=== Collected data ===
==> src/rtl/mem_seq_ctrl.sv <==
// Sequences EXE/MEM loads, 32-bit stores and 64-bit stores (as two 32-bit beats) onto a
// single-beat data memory port; 2 cycles min per 32-bit access, 3 per 64-bit; Stall holds the pipe until the last beat.
module mem_seq_ctrl #(
   parameter int TIMEOUT = 15
) (
   input  logic        Clk,
   input  logic        Reset,
   input  logic        MemRead,
   input  logic        MemWrite,
   input  logic        MemWrite64,
   input  logic [31:0] Adrs_MEM,
   input  logic [31:0] Rt_data_MEM,
   input  logic [63:0] Rt_data64_MEM,
   input  logic        Mem_ready,
   input  logic [31:0] Mem_rdata,
   output logic        Mem_req,
   output logic        Mem_we,
   output logic [31:0] Mem_addr,
   output logic [31:0] Mem_wdata,
   output logic        Stall,
   output logic [31:0] Rdata_MEM,
   output logic        Align_err,
   output logic        Timeout_err
);

   localparam logic [3:0] TO_CNT = 4'(TIMEOUT);

   typedef enum logic [2:0] {
      S_IDLE = 3'd0,
      S_RD   = 3'd1,
      S_WR   = 3'd2,
      S_W64L = 3'd3,
      S_W64H = 3'd4
   } state_t;

   state_t      state_q, state_d;
   logic [3:0]  wait_cnt_q, wait_cnt_d;
   logic [31:0] adrs_q, adrs_d;
   logic [31:0] wdata_q, wdata_d;
   logic [63:0] wdata64_q, wdata64_d;
   logic [31:0] rdata_q, rdata_d;

   logic req_any;
   logic misalign;
   logic in_beat;
   logic timed_out;

   assign req_any   = MemRead | MemWrite | MemWrite64;
   assign misalign  = MemWrite64 & (Adrs_MEM[2:0] != 3'd0);
   assign in_beat   = (state_q != S_IDLE);
   assign timed_out = in_beat & ~Mem_ready & (wait_cnt_q == TO_CNT);

   always_ff @(posedge Clk) begin
      if (Reset) begin
         state_q    <= S_IDLE;
         wait_cnt_q <= 4'd0;
         adrs_q     <= 32'd0;
         wdata_q    <= 32'd0;
         wdata64_q  <= 64'd0;
         rdata_q    <= 32'd0;
      end else begin
         state_q    <= state_d;
         wait_cnt_q <= wait_cnt_d;
         adrs_q     <= adrs_d;
         wdata_q    <= wdata_d;
         wdata64_q  <= wdata64_d;
         rdata_q    <= rdata_d;
      end
   end

   always_comb begin
      state_d = state_q;
      case (state_q)
         S_IDLE: begin
            if (MemWrite64) begin
               if (!misalign) state_d = S_W64L;
            end else if (MemWrite) begin
               state_d = S_WR;
            end else if (MemRead) begin
               state_d = S_RD;
            end
         end
         S_W64L: begin
            if (Mem_ready)      state_d = S_W64H;
            else if (timed_out) state_d = S_IDLE;
         end
         S_RD, S_WR, S_W64H: begin
            if (Mem_ready || timed_out) state_d = S_IDLE;
         end
         default: state_d = S_IDLE;
      endcase
   end

   // Every beat entry follows either IDLE or a completed beat, so clearing on those covers entry.
   always_comb begin
      wait_cnt_d = 4'd0;
      if (in_beat && !Mem_ready && !timed_out) wait_cnt_d = wait_cnt_q + 4'd1;

      adrs_d    = adrs_q;
      wdata_d   = wdata_q;
      wdata64_d = wdata64_q;
      if (state_q == S_IDLE && req_any) begin
         adrs_d    = Adrs_MEM;
         wdata_d   = Rt_data_MEM;
         wdata64_d = Rt_data64_MEM;
      end

      rdata_d = rdata_q;
      if (state_q == S_RD && Mem_ready) rdata_d = Mem_rdata;
   end

   always_comb begin
      Mem_req     = 1'b0;
      Mem_we      = 1'b0;
      Mem_addr    = adrs_q;
      Mem_wdata   = 32'd0;
      Stall       = 1'b0;
      Align_err   = 1'b0;
      Timeout_err = 1'b0;
      case (state_q)
         S_IDLE: begin
            Align_err = misalign;
            Stall     = req_any & ~misalign;
         end
         S_RD: begin
            Mem_req     = 1'b1;
            Stall       = ~Mem_ready & ~timed_out;
            Timeout_err = timed_out;
         end
         S_WR: begin
            Mem_req     = 1'b1;
            Mem_we      = 1'b1;
            Mem_wdata   = wdata_q;
            Stall       = ~Mem_ready & ~timed_out;
            Timeout_err = timed_out;
         end
         S_W64L: begin
            Mem_req     = 1'b1;
            Mem_we      = 1'b1;
            Mem_wdata   = wdata64_q[31:0];
            Stall       = ~timed_out;
            Timeout_err = timed_out;
         end
         S_W64H: begin
            Mem_req     = 1'b1;
            Mem_we      = 1'b1;
            Mem_addr    = adrs_q + 32'd4;
            Mem_wdata   = wdata64_q[63:32];
            Stall       = ~Mem_ready & ~timed_out;
            Timeout_err = timed_out;
         end
         default: ;
      endcase
   end

   assign Rdata_MEM = rdata_q;

endmodule

==> config.mk <==
export PLATFORM = sky130hd
export DESIGN_NAME = mem_seq_ctrl
export DESIGN_NICKNAME = d
export VERILOG_FILES = /design/src/rtl/mem_seq_ctrl.sv
export SDC_FILE = /design/constraint.sdc
export NUM_CORES = 1
export LEC_CHECK = 0
export CAP_MARGIN = 25
export CORE_ASPECT_RATIO = 0.7
export CORE_MARGIN = 4
export CORE_UTILIZATION = 55
export CTS_CLUSTER_DIAMETER = 100
export DETAILED_ROUTE_END_ITERATION = 16
export DONT_BUFFER_PORTS = 1
export PLACE_DENSITY_LB_ADDON = 0.2
export SLEW_MARGIN = 10
export SYNTH_ARGS = -nofsm -noshare
export SYNTH_HDL_FRONTEND = slang
export SYNTH_SLANG_ARGS = --single-unit
==> constraint.sdc <==
create_clock -name Clk -period 2 [get_ports Clk]
set_input_delay 0.1 -clock Clk [delete_from_list [all_inputs] [get_ports Clk]]
set_output_delay 0.1 -clock Clk [all_outputs]
set_load 0.05 [all_outputs]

=== PROBLEM REQUIREMENTS ===
State, as a number only, how many lines in the entries include "misalign".

=== WRITTEN SOLUTION ===
5